The mass of $^{27}$P was predicted to impact the X-ray burst (XRB) model predictions of burst light curves and the composition of the burst ashes. To address the uncertainties and inconsistencies in the reported $^{27}$P masses in literature, a wealth of information has been extracted from the $\beta$-decay spectroscopy of the drip-line nucleus $^{27}$S. We determine the most precise mass excess of $^{27}$P to date to be $-659(9)$~keV, which is 63~keV (2.3$\sigma$) higher than the AME2016 recommended value of $-722(26)$~keV. The experimentally unknown mass excess of $^{27}$S was estimated to be 17030(400)~keV in AME2016, and we constrain this mass to be 17678(77)~keV based on the measured $\beta$-delayed two-proton energy. In the temperature region of $(0.06-0.3)$~GK, the $^{26}$Si$(p,\gamma)^{27}$P reaction rate determined in this work is significantly lower than the rate recommended in the reaction rate libraries, up to two orders of magnitude around 0.1~GK. The impact of these newly determined masses and well-constrained rate on the modeling of the explosive astrophysical scenarios has been explored by hydrodynamic nova and post-processing XRB models.
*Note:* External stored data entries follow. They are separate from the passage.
From an optimization exercise on the open Yosys and OpenROAD flow, aimed at small area, a short achievable clock period and few clock cycles per item; shortcuts taken in it are not production practice.
Only simulation tests tie the RTL to the original design; equivalence was not proved.
Power is estimated from default activity; no workload was simulated.

## flow/design.v (module list and top-level ports; edited modules follow where they fit)
// module ina228_rmap: 68 lines
// module ina228_codec: 419 lines
// module ina228_field: 49 lines
// module ina228_mul: 996 lines
// module ina228_csa: 11 lines
// module ina228_fa: 4 lines
// module ina228_ha: 4 lines
module ina228_codec (
    input  wire        clk,
    input  wire        rst,           
    input  wire        in_valid,
    output wire        in_ready,
    input  wire [31:0] cmd,
    input  wire [39:0] wi,
    input  wire [79:0] vi,
    input  wire        xerr,
    input  wire [7:0]  xinfo,
    input  wire        ci_rst,
    input  wire        ci_rstacc,
    input  wire [7:0]  ci_convdly,
    input  wire        ci_tempcomp,
    input  wire        ci_adcrange,
    input  wire [3:0]  ci_mode,
    input  wire [2:0]  ci_vbusct,
    input  wire [2:0]  ci_vshct,
    input  wire [2:0]  ci_vtct,
    input  wire [2:0]  ci_avg,
    input  wire [14:0] ki_shunt_cal,
    input  wire [13:0] ki_tempco,
    input  wire [31:0] ki_cur_lsb,
    input  wire [31:0] ki_pwr_lsb,
    output wire        out_valid,
    output wire [39:0] wo,
    output wire [79:0] vo,
    output wire        co_rst,
    output wire        co_rstacc,
    output wire [7:0]  co_convdly,
    output wire        co_tempcomp,
    output wire        co_adcrange,
    output wire [3:0]  co_mode,
    output wire [2:0]  co_vbusct,
    output wire [2:0]  co_vshct,
    output wire [2:0]  co_vtct,
    output wire [2:0]  co_avg,
    output wire [14:0] fo,
    output wire        mo_cont,
    output wire        mo_temp,
    output wire        mo_shunt,
    output wire        mo_bus,
    output wire        mo_shutdown,
    output wire        do_valid,
    output wire [1:0]  do_rw,
    output wire [3:0]  do_nfields,
    output wire [5:0]  do_off,
    output wire [5:0]  do_width,
    output wire        do_sgn,
    output wire [3:0]  flt,
    output wire [7:0]  finfo
);
  // ...
==> flow/flow/run.sh <==
#!/bin/bash
# The standard layout (standard.sh), with these changes to how it is made:
#  - timing repair aims for more setup slack than the clock period needs
#    (SETUP_SLACK_MARGIN, flow/margin.txt), so that it shortens the
#    critical paths; the constraints (constraint.sdc) are not changed;
#  - every port still gets a buffer from buffer_ports, but a plain buf_2
#    instead of the slower and larger cell it picks by default, and the
#    output ports' buffers are then made buf_1 (flow/ports.tcl).
# standard.sh's own output goes to standard.log; ORFS keeps each step's log
# under orfs/logs.
set -euo pipefail
MARGIN=$(cat flow/margin.txt)
bash standard.sh SETUP_SLACK_MARGIN="$MARGIN" \
    BUFFER_PORTS_ARGS="-buffer_cell sky130_fd_sc_hd__buf_2" \
    POST_GLOBAL_PLACE_TCL="$PWD/flow/ports.tcl" finish > standard.log 2>&1
==> flow/flow/margin.txt <==
9.3
==> flow/flow/ports.tcl <==
# After global placement: the buffers buffer_ports put on the output ports
# drive only the port, so a buf_1 is enough.
set n 0
foreach bterm [[ord::get_db_block] getBTerms] {
  if { [$bterm getIoType] != "OUTPUT" } { continue }
  set net [$bterm getNet]
  if { $net == "NULL" } { continue }
  foreach iterm [$net getITerms] {
    set inst [$iterm getInst]
    if { [[$inst getMaster] getName] == "sky130_fd_sc_hd__buf_2" } {
      replace_cell [get_cells [$inst getName]] sky130_fd_sc_hd__buf_1
      incr n
    }
  }
}
puts "ports.tcl: $n output buffers made buf_1"
==> flow/standard.sh <==
#!/bin/bash
# synth_recipe.tcl (not shown) runs the flow's synth.tcl, then flattens the netlist and writes it again
# the make line also repeats each setting of config.mk as NAME=value (left out here)
make -C /OpenROAD-flow-scripts/flow DESIGN_CONFIG=/design/flow/config.mk WORK_HOME=/design/flow/orfs CLKGATE_MAP_FILE= SYNTH_SCRIPT=/design/flow/synth_recipe.tcl "${@:-finish}"
==> flow/config.mk <==
export PLATFORM = sky130hd
export DESIGN_NAME = ina228_codec
export DESIGN_NICKNAME = ina228_codec
export VERILOG_FILES = /design/flow/design.v
export SDC_FILE = /design/flow/constraint.sdc
export NUM_CORES = 4
export LEC_CHECK = 0
export ABC_AREA = 1
export CAP_MARGIN = 20
export CORE_MARGIN = 2
export CORE_UTILIZATION = 50
export CTS_BUF_LIST = sky130_fd_sc_hd__clkbuf_8
export SLEW_MARGIN = 20
==> flow/constraint.sdc <==
create_clock -name core_clock -period 14.0 [get_ports {clk}]
set_input_delay 2.8000 -clock core_clock [delete_from_list [all_inputs] [get_ports {clk}]]
set_output_delay 2.8000 -clock core_clock [all_outputs]
set_load 0.01 [all_outputs]
==> metrics.csv, run 1 <==
stage,metric,value,unit
hold_path,worstHoldEndpoint,r3_flt[1],
drt,firstDrtPassIters,10,
cts,cts_setup_buffers,56,
cts,cts_max_path_buffers,3,
drt,routed_wirelength,229900,microns
cells_and_area,multi_input_gates,4546,
power_and_ir_drop,vdd_drop_max,0.1017,mV
yosys,synth_top_area_share,16.64,%
yosys,seq_area_frac_synth,23.33,%
drt,via_per_inst,6.317,
timing,grt_setup_unrepaired,yes,
critical_path,crit_path_cell_trace,inv_1 > nor2_2 > clkinvlp_2 > o22ai_1 > xor2_1 > fa_1 > fa_1 > fa_1 > fa_1 > inv_1 > ha_1,
critical_path,crit_path_top_delay_cell,clkinvlp_2,
yosys,ys.flop_type,dfxtp_1,
timing,setup_tns,0,ps
cells_and_area,ff_latch_area,0.01123,sq mm
cells_and_area,clkbuf_count,99,
critical_path,reg2regPathDepth,11,
placement,place_ws,7762,ps
run_status,status,finished clean,
floorplan,dieHeight,313.5,microns
placement,place_area,0.05013,sq mm
yosys,synth_mux_area_share,0,%
global_route,busiest_layer,met2,
yosys,ys_warn_count,2,
floorplan,core_area,0.09501,sq mm
cells_and_area,design.seq.count,498,
Testbench counts, summed over its fixed seeds: cycles 28,121, items 24,000.
==> inputs of run 2 (changes only) <==
--- a/flow/flow/run.sh
+++ b/flow/flow/run.sh
@@ -4,8 +4,9 @@
 #    (SETUP_SLACK_MARGIN, flow/margin.txt), so that it shortens the
 #    critical paths; the constraints (constraint.sdc) are not changed;
 #  - every port still gets a buffer from buffer_ports, but a plain buf_2
-#    instead of the slower and larger cell it picks by default, and the
-#    output ports' buffers are then made buf_1 (flow/ports.tcl).
+#    instead of the slower and larger cell it picks by default; the buffers
+#    of the output ports and of a few lightly loaded inputs are then made
+#    buf_1 (flow/ports.tcl).
 # standard.sh's own output goes to standard.log; ORFS keeps each step's log
 # under orfs/logs.
 set -euo pipefail
==> flow/flow/ports.tcl (replaced) <==
# After global placement: buffer_ports gave every port a buf_2. The buffers
# on the output ports drive only the port, and those on the calibration and
# configuration inputs, xinfo and vi[79:40] drive a few loads off the
# critical paths, so a buf_1 is enough for them.
set n 0
foreach bterm [[ord::get_db_block] getBTerms] {
  set name [$bterm getName]
  set io [$bterm getIoType]
  if { $io == "OUTPUT" } {
    set light 1
  } elseif { [regexp {^(ki_|ci_|xinfo)} $name] } {
    set light 1
  } elseif { [regexp {^vi\[([0-9]+)\]$} $name -> bit] && $bit >= 40 } {
    set light 1
  } else {
    set light 0
  }
  if { !$light } { continue }
  set net [$bterm getNet]
  if { $net == "NULL" } { continue }
  foreach iterm [$net getITerms] {
    set inst [$iterm getInst]
    if { [[$inst getMaster] getName] == "sky130_fd_sc_hd__buf_2" } {
      replace_cell [get_cells [$inst getName]] sky130_fd_sc_hd__buf_1
      incr n
    }
  }
}
puts "ports.tcl: $n port buffers made buf_1"
--- a/flow/config.mk
+++ b/flow/config.mk
@@ -5,7 +5,6 @@
 export SDC_FILE = /design/flow/constraint.sdc
 export NUM_CORES = 4
 export LEC_CHECK = 0
-export ABC_AREA = 1
 export CAP_MARGIN = 20
 export CORE_MARGIN = 2
 export CORE_UTILIZATION = 50
==> run 2 against run 1 <==
Against the previous run:
- synthesized area is 0.78% higher
- routed wire length is 2.4% lower
- register-to-register slack improved by 70 ps
- critical path depth fell by 1
- clock skew is 24 ps higher
- critical path type unchanged
- largest cell class unchanged
==> metrics.csv, run 2 <==
stage,metric,value,unit,change
floorplan,dieHeight,314.7,microns,was 313.5 microns
drt,firstDrtPassIters,10,,unchanged
critical_path,cp_data_arrival_time,5260,ps,was 5510 ps
drt,drt-wirelength-per-cell,32.24,microns,was 28.79 microns
drt,drt-initial-drc-count,7445,,was 7313
yosys,yosysMostFrequentCell,a22oi_1,,was nand2_1
yosys,seq_area_frac_synth,23.15,%,was 23.33%
placement,hpwl,150300,microns,was 170800 microns
cells_and_area,largest_reg_flops,80,,unchanged
timing,slew_headroom,18.25,%,was 25.61%
hold_path,hold_path.class,reg2reg,,unchanged
yosys,ys_types,88,,was 67
drt,antenna_left,0,,unchanged
critical_path,r2r_start,r1_op[1],,was r1_b[4]
timing,fmax,0.2100,GHz,was 0.2068 GHz
floorplan,ios,487,,unchanged
critical_path,rr_endpoint,r2_byp[36],,was r2_c[16]
yosys,async_flop_share,0,%,unchanged
yosys,syn_inst,5409,,was 6335
cts,cts_inserted_buffers,88,,was 89
yosys,synth_mux_area_share,5.286,%,was 0%
timing,setup_tns,0,ps,unchanged
drt,via_per_inst,6.778,,was 6.317
yosys,synth-seq-cells,498,,unchanged
placement,place_area,0.05014,sq mm,was 0.05013 sq mm
run_status,status,finished clean,,unchanged
cells_and_area,post-route-cell-area,0.05389,sq mm,was 0.05363 sq mm
yosys,synth-compound-area-share,22.50,%,was 17.32%
critical_path,worstSetupEndpointType,flop,,unchanged
global_route,antenna_found_initial,24,,was 10
hold_path,hp-start,r2_flt[1],,unchanged
timing,min_period,4763,ps,was 4836 ps
yosys,synthTopCellsByCount,"a22oi_1 (457), nand2_1 (439), clkbuf_1 (402)",,"was nand2_1 (1107), inv_1 (779), o22ai_1 (473)"
critical_path,r2r_slack,9240,ps,was 9160 ps
timing,fin_crit_sh,34.02,%,was 34.54%
drt,vias,47183,,was 50442
yosys,syn_area,0.04826,sq mm,was 0.04789 sq mm
cells_and_area,fin_nets,6448,,was 7484
placement,io_buffers,483,,unchanged
timing,holdWs,401.1,ps,was 400.8 ps
floorplan,core_area,0.09529,sq mm,was 0.09501 sq mm
critical_path,crit_path_cell_trace,nand2b_1 > o21ai_1 > nand2_2 > buf_4 > mux4_2 > mux2i_1 > o22a_1 > o32ai_1 > a211oi_1 > o31ai_1,,was inv_1 > nor2_2 > clkinvlp_2 > o22ai_1 > xor2_1 > fa_1 > fa_1 > fa_1 > fa_1 > inv_1 > ha_1
job,cap_violations,0,,unchanged
cts,cts_max_path_buffers,3,,unchanged
power_and_ir_drop,p_leak,20.74,nW,was 23.49 nW
cts,cts_tree,done,,unchanged
global_route,grt_usage,44.27,%,was 45.43%
yosys,synth_xor_area_share,9.108,%,was 8.505%
critical_path,crit_path_top_delay_cell,a211oi_1,,was clkinvlp_2
global_route,grt_pass1_wl,318900,microns,was 327000 microns
timing,skew,53.83,ps,was 30.20 ps
timing,setup_viol,0,,unchanged
yosys,synth_edf_count,120,,unchanged
critical_path,worstPathRequired,14500,ps,was 14670 ps
cells_and_area,final_common_cell,a22oi_1,,was nand2_1
hold_path,whs_path_depth,0,,unchanged
cts,cts-root-buf,clkbuf_8,,unchanged
drt,routed_wirelength,224400,microns,was 229900 microns
cts,cts-hold-fix-buffers,0,,unchanged
yosys,yosysTopAreaCell,fa_1,,unchanged
timing,drv_slew,0,,unchanged
floorplan,die_area,0.09902,sq mm,was 0.09827 sq mm
cts,cts.sinks,498,,unchanged
drt,drc_errors,0,,unchanged
critical_path,cp-startpoint,r1_op[1],,was r1_b[4]
power_and_ir_drop,powerDensity,130.0,mW/mm^2,was 129.3 mW/mm^2
yosys,synth_top_area_share,16.51,%,was 16.64%
yosys,synthAdderAreaFrac,20.71,%,was 20.77%
yosys,ys.flop_type,dfxtp_1,,unchanged
cts,cts.clk_slew.worst_paths,60,ps,about the same
cells_and_area,stdcell_count,6961,,was 7985
global_route,grt_start_max_net_pins,69,,was 78
cells_and_area,reg_top3,"r3_vo: 80 flops, r2_s: 57 flops, r2_c: 56 flops",,unchanged
critical_path,critPathMaxStageDelay,730,ps,was 680 ps
floorplan,rows,113,,unchanged
global_route,first_global_vias,45116,,was 47777
floorplan,initial_core_util,50.64,%,was 50.40%
placement,placedCellCount,6654,,was 7710
global_route,grt_overflow,0,,unchanged
yosys,ys_warn_count,2,,unchanged
critical_path,worst-path-max-fanout,65,,was 12
cells_and_area,layout_common_cells,"a22oi_1 (456), nand2_1 (430), fa_1 (398)",,"was nand2_1 (1102), inv_1 (758), o22ai_1 (471)"
cts,clock_latency,770,ps,was 800 ps
yosys,yosys-top-cells-area,"fa_1 (17%), dfxtp_1 (16%), edfxtp_1 (7.5%)",,"was fa_1 (17%), dfxtp_1 (16%), nand2_1 (8.7%)"
cts,htree_levels,3,,unchanged
cells_and_area,area_delta_synth_final,11.66,%,was 11.99%
timing,tightestPinTransition,1221,ps,was 1112 ps
critical_path,crit_type,reg2reg,,unchanged
hold_path,worstHoldEndpoint,r3_flt[1],,unchanged
yosys,syn_avg_cell_area,8.922,sq um,was 7.559 sq um
timing,grt_setup_unrepaired,no,,was yes
timing,hold_violations,0,,unchanged
critical_path,reg2regPathDepth,10,,was 11
critical_path,startpoint_type,flop,,unchanged
cells_and_area,regMostFlops,r3_vo,,unchanged
yosys,synth_top_family_by_area,compound AO/OA/AOI/OAI gates,,was adder cells
floorplan,die_w,314.7,microns,was 313.5 microns
power_and_ir_drop,vdd_drop_max,0.07696,mV,was 0.1017 mV
yosys,yosys.area_share.simple,10.90,%,was 18.77%
cells_and_area,drive_gt1_share,12.97,%,was 12.39%
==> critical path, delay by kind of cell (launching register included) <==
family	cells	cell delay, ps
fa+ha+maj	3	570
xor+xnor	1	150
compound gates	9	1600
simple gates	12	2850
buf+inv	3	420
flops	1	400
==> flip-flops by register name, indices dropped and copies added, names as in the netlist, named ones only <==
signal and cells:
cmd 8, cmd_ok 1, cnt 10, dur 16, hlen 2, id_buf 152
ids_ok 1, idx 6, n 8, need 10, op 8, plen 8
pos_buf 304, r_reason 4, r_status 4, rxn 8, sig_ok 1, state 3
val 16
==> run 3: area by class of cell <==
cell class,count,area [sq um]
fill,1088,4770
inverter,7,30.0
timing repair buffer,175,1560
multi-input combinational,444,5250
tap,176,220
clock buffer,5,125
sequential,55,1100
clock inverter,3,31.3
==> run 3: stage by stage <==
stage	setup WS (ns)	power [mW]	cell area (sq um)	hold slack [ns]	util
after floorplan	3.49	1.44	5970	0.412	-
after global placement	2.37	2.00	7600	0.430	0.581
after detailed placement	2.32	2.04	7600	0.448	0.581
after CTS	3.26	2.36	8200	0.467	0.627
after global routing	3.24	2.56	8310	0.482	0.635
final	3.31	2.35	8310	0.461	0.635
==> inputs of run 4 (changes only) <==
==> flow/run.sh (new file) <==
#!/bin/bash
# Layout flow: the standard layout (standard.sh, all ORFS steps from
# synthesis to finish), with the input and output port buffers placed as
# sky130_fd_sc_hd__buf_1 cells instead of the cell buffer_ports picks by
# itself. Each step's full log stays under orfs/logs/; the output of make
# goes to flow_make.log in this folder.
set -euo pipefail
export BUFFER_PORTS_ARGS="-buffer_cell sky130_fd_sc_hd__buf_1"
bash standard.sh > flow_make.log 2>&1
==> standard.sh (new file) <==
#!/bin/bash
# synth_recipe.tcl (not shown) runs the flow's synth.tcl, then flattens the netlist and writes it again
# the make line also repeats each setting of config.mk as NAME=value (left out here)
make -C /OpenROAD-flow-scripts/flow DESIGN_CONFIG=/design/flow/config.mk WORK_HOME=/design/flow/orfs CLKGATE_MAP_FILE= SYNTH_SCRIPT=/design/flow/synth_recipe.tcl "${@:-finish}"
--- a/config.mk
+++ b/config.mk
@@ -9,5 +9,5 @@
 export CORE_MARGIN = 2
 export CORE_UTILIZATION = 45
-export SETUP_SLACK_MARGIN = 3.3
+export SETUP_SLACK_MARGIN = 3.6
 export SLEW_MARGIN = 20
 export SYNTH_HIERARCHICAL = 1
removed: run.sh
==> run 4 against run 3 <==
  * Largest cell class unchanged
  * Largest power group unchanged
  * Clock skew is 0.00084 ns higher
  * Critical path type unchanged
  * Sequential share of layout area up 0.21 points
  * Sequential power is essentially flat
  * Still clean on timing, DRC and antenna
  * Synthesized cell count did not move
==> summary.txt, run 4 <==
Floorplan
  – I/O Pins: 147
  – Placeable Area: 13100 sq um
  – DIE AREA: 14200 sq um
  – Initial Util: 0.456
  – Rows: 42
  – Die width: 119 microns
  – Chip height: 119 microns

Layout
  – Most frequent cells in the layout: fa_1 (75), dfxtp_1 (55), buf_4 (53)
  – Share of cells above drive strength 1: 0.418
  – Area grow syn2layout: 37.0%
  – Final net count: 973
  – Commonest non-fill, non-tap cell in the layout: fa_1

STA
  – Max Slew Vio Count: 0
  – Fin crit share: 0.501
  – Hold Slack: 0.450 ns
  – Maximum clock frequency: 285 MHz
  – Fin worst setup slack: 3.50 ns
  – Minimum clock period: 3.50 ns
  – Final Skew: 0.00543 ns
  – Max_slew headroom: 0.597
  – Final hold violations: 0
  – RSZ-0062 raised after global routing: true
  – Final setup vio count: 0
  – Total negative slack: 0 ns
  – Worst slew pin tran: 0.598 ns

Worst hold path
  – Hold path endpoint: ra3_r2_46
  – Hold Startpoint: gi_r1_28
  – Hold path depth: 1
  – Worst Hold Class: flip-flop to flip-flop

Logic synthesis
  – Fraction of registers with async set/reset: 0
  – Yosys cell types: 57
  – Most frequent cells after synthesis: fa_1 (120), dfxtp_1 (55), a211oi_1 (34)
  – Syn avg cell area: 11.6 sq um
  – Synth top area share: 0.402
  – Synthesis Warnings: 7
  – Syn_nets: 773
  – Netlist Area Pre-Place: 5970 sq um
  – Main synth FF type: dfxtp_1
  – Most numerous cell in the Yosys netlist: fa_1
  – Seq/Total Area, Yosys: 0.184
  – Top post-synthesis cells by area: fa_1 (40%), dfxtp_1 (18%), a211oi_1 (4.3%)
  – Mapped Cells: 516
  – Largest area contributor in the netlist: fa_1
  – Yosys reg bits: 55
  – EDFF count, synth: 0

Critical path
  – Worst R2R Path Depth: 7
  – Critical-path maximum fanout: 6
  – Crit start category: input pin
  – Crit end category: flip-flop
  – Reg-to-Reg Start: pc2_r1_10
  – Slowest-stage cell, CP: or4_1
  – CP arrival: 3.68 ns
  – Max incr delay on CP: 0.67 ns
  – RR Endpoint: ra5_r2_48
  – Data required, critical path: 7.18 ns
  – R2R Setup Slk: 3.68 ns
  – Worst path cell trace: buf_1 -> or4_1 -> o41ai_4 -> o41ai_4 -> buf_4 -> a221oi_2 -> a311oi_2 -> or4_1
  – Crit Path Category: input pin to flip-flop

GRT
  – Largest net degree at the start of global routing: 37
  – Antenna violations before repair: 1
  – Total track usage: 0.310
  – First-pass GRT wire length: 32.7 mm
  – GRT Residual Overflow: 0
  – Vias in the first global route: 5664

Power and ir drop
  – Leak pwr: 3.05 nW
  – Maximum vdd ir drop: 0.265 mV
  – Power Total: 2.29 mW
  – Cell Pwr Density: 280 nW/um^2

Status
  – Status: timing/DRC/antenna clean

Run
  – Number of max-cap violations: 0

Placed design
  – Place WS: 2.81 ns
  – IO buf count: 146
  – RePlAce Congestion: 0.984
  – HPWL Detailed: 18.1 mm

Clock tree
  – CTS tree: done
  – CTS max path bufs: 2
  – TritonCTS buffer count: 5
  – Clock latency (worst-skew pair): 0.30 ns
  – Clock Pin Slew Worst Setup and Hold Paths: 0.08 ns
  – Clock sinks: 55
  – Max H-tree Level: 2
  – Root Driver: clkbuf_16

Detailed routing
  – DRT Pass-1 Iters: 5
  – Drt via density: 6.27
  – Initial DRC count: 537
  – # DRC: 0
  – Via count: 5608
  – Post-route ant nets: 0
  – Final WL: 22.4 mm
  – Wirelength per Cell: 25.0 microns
No substantial change was found in the nova contribution to the synthesis of galactic $^{26}$Al or in the XRB energy generation rate, but we found that the calculated abundances of $^{26}$Al and $^{26}$Si at the last stage of XRB are increased by a factor of 2.4. We also conclude that $^{27}$S is not a significant waiting point in the rapid proton capture process.